[Excerpts from a dataset]
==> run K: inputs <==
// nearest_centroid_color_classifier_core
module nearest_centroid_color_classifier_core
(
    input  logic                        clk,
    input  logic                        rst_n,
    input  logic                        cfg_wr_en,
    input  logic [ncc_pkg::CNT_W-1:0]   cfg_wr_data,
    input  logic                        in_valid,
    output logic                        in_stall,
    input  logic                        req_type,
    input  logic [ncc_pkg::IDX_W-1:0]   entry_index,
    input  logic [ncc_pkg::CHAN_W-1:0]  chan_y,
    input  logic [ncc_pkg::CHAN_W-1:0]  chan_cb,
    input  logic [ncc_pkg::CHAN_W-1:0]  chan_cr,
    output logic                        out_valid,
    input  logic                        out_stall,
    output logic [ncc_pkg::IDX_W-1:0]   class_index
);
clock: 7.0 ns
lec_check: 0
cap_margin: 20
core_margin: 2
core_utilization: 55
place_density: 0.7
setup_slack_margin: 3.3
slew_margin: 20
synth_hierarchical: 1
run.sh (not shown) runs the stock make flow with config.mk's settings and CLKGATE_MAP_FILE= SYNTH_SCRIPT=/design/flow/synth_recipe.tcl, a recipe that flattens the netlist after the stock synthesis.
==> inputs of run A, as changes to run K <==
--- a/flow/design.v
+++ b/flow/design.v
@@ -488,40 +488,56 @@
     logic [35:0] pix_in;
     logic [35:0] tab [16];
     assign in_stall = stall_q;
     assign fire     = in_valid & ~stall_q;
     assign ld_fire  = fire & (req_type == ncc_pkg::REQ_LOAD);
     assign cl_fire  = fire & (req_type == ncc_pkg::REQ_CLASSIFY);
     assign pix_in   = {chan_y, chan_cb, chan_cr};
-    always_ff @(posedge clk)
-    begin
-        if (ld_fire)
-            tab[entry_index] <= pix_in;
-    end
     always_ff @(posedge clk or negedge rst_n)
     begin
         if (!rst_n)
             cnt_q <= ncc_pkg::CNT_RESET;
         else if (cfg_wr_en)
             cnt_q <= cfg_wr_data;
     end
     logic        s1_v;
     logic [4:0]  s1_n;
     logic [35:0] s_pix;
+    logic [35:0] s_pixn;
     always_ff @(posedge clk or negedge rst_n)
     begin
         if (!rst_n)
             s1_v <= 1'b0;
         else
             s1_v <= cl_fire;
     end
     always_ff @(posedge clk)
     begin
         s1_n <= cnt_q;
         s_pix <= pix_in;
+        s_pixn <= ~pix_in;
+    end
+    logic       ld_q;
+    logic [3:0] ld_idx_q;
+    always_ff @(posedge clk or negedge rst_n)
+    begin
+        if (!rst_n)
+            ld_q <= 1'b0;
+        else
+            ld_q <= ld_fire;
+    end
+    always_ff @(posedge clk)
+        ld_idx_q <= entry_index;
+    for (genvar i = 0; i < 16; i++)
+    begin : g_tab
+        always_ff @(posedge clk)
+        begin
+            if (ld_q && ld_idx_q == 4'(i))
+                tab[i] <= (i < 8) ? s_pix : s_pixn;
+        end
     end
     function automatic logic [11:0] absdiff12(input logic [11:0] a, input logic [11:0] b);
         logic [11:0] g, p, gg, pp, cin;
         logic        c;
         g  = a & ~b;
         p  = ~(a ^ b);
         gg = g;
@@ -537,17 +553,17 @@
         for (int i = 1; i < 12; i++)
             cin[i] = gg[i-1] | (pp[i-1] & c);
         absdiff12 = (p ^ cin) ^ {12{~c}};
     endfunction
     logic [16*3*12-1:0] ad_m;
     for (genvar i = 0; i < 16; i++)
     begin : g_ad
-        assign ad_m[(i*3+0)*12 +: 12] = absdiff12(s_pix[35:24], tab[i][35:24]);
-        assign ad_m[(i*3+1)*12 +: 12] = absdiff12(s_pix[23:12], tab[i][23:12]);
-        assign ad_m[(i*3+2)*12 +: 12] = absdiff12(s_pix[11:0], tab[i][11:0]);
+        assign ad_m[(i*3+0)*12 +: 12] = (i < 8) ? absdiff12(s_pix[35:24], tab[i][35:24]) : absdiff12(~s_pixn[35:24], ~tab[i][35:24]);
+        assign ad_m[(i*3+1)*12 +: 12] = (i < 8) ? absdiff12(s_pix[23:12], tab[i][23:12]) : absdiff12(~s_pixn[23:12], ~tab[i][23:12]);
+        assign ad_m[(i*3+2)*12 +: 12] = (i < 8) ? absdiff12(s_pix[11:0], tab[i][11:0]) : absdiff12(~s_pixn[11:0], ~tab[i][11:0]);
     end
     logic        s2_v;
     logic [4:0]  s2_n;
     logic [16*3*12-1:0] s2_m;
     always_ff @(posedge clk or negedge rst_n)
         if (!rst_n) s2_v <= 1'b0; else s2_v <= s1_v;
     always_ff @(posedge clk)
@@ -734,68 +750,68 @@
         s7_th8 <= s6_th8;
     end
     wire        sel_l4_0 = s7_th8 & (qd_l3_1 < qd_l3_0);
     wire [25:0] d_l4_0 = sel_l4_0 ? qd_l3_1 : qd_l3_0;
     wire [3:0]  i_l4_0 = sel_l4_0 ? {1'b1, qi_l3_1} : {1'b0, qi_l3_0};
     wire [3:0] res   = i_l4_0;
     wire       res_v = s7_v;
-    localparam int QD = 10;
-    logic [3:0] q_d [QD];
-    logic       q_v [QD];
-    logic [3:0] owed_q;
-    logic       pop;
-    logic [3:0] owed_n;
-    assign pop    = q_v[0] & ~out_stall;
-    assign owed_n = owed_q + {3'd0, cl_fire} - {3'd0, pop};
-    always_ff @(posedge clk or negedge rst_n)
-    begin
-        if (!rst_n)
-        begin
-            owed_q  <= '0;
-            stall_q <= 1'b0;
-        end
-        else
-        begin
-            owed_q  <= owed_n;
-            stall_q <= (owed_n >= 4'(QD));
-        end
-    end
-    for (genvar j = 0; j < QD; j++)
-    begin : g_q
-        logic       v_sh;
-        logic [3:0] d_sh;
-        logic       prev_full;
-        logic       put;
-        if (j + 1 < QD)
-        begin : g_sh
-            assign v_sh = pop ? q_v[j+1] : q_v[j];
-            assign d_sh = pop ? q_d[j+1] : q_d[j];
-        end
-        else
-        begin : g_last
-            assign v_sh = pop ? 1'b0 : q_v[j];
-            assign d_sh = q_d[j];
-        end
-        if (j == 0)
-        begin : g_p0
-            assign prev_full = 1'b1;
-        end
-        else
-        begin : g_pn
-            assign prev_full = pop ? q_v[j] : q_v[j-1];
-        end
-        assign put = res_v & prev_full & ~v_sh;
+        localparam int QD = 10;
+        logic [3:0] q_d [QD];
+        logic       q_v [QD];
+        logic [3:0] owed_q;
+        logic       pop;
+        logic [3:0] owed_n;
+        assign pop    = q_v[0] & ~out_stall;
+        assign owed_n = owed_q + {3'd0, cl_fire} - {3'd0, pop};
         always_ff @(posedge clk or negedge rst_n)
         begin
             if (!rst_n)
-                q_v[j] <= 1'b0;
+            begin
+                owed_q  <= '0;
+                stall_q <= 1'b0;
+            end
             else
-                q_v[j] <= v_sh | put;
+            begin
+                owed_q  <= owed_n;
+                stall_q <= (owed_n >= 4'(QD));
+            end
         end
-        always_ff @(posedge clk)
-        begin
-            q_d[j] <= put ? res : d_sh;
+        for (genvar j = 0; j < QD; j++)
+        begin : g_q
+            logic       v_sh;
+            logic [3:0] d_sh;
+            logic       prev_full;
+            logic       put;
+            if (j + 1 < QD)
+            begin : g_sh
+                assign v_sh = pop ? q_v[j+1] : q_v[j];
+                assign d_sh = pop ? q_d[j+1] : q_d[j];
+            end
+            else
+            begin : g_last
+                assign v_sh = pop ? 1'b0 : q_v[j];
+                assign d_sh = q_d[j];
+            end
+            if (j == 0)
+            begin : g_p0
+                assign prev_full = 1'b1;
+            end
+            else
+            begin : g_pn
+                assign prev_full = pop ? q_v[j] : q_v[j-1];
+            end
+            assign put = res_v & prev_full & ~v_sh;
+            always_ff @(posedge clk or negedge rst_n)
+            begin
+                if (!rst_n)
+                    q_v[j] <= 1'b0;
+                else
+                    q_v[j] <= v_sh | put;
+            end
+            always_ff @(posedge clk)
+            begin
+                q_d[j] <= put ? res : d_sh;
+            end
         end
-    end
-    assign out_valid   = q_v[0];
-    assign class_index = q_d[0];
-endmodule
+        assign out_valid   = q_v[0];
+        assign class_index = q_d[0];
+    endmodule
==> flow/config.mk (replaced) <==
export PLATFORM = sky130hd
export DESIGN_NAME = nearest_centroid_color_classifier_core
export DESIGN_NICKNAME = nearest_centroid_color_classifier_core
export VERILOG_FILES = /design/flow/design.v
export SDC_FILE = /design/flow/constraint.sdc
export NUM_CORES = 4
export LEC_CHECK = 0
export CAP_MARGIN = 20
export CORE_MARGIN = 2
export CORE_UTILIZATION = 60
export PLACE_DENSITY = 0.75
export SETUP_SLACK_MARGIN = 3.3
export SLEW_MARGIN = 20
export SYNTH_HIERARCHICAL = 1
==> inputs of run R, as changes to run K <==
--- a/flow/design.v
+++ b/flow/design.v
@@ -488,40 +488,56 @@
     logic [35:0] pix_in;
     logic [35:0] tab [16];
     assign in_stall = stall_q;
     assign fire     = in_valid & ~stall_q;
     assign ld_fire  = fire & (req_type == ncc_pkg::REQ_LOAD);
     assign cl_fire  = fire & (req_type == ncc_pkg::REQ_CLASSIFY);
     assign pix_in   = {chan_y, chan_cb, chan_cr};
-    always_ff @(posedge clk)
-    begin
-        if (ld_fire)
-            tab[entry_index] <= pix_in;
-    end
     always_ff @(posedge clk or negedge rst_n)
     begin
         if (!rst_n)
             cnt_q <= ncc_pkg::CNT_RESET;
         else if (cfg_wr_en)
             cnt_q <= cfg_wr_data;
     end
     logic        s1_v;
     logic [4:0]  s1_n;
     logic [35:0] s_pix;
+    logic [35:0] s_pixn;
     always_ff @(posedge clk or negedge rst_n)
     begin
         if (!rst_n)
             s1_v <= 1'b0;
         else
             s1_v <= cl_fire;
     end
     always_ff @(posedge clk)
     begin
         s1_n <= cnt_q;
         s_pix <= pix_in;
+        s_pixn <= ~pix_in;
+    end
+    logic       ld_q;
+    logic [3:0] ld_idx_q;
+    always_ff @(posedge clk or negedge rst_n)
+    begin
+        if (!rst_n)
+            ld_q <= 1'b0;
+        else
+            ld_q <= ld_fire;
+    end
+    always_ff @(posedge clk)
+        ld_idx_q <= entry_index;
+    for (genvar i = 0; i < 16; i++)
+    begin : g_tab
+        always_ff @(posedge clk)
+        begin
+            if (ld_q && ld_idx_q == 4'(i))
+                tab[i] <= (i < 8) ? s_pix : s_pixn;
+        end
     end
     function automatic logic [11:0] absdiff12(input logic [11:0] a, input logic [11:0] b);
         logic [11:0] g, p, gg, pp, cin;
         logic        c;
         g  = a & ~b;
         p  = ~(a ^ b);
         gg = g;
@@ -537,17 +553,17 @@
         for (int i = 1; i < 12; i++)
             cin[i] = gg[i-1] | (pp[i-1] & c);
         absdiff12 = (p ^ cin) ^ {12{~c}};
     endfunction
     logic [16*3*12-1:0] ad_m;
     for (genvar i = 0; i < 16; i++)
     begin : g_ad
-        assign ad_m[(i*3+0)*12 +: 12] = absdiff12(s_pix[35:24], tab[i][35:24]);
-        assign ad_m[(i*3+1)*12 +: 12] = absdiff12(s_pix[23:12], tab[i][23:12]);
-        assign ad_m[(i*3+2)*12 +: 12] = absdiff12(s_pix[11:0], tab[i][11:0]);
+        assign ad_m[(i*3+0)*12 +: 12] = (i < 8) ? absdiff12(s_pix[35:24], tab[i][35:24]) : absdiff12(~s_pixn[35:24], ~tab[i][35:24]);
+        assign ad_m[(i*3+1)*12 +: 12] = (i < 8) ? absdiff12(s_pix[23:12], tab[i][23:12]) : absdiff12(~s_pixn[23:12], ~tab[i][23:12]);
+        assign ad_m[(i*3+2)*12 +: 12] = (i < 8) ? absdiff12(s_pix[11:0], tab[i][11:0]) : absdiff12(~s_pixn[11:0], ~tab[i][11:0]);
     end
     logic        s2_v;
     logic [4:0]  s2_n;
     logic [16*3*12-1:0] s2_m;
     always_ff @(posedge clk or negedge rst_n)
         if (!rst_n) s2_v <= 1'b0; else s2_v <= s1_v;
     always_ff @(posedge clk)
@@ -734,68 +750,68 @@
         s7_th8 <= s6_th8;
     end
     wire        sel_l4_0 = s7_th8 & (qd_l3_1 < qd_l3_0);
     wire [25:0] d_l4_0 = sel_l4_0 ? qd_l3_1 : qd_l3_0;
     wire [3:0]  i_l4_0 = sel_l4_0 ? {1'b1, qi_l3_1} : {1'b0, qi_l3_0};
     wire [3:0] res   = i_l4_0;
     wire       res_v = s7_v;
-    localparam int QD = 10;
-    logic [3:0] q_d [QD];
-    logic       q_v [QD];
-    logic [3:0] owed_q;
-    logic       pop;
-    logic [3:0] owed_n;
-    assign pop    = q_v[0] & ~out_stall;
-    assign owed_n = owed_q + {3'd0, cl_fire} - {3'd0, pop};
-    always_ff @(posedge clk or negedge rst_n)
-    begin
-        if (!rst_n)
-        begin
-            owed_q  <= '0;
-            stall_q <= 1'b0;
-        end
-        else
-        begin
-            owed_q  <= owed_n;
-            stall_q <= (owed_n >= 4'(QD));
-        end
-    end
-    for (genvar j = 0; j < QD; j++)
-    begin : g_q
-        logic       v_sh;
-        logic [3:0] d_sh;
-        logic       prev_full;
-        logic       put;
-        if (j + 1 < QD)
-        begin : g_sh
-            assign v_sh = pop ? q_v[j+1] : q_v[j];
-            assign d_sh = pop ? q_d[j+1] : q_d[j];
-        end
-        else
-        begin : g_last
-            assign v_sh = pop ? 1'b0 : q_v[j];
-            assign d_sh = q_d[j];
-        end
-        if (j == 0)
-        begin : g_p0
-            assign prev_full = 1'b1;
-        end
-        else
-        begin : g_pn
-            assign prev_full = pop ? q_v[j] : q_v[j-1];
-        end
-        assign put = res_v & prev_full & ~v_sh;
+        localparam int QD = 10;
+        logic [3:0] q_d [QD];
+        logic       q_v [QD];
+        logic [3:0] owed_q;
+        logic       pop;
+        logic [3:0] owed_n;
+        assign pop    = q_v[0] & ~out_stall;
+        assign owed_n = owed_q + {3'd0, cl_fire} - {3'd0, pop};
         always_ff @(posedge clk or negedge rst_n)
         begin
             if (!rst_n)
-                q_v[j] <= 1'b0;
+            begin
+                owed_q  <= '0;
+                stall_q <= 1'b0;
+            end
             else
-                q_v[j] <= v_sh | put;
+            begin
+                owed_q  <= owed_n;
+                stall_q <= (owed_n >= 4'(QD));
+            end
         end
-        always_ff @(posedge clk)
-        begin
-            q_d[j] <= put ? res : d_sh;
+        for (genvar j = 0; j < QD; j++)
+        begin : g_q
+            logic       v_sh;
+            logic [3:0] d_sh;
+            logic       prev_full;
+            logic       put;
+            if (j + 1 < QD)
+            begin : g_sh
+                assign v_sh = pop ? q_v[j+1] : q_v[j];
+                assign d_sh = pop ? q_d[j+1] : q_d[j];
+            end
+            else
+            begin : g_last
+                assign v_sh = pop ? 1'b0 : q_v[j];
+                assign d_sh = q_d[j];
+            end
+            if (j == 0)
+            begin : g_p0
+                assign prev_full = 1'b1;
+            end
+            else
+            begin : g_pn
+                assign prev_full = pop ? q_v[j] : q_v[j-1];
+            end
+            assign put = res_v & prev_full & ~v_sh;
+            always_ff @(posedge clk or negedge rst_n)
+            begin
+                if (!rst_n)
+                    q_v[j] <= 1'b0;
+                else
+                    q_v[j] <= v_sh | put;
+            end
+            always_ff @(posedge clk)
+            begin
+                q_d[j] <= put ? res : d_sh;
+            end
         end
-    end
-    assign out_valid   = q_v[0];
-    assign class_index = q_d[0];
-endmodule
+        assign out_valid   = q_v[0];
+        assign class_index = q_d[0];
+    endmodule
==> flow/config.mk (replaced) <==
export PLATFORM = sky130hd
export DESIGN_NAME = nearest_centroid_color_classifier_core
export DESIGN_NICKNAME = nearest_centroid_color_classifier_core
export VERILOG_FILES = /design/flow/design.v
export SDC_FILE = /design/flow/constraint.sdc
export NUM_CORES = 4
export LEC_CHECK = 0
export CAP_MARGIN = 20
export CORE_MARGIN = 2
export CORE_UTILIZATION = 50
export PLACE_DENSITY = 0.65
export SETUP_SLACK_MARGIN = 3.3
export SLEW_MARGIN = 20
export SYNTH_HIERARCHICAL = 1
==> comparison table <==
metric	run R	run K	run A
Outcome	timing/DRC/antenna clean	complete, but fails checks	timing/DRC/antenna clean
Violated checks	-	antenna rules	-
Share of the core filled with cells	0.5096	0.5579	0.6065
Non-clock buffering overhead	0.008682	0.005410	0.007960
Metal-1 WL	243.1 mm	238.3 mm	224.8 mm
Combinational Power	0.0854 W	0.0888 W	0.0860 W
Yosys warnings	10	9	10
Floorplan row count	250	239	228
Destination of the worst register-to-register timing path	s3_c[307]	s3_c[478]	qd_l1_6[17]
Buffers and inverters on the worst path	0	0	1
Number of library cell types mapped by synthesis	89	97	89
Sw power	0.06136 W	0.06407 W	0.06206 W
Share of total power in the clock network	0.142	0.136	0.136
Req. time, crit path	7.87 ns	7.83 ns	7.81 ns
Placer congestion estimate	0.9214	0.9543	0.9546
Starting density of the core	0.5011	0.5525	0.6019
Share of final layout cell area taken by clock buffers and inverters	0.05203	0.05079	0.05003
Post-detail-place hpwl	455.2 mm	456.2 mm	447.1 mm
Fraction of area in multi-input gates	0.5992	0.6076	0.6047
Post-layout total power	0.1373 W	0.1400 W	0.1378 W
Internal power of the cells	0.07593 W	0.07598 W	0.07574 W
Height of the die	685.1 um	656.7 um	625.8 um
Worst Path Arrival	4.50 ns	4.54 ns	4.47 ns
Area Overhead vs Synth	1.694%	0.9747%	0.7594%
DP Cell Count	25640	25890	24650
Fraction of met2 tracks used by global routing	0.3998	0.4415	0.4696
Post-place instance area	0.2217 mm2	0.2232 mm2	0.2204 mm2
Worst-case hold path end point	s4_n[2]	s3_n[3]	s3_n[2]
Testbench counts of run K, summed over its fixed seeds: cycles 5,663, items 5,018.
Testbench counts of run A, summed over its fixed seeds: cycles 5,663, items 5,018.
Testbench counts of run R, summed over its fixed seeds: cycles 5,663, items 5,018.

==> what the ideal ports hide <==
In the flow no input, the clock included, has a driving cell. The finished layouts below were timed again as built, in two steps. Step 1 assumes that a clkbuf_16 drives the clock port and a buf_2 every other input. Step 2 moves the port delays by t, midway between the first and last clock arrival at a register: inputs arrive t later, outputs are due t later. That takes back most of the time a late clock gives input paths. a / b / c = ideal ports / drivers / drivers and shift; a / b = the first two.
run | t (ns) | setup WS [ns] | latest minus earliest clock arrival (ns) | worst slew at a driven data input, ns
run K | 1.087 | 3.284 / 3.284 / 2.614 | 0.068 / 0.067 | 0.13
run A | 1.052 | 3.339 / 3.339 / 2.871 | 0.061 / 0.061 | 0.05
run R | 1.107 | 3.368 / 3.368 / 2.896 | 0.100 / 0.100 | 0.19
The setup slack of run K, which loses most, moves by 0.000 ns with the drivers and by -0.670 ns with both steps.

*PROBLEM REQUIREMENTS*:
Would you copy all lines in the records where the string "Fraction" appears?

*FINISHED EXERCISE*:
Fraction of area in multi-input gates	0.5992	0.6076	0.6047
Fraction of met2 tracks used by global routing	0.3998	0.4415	0.4696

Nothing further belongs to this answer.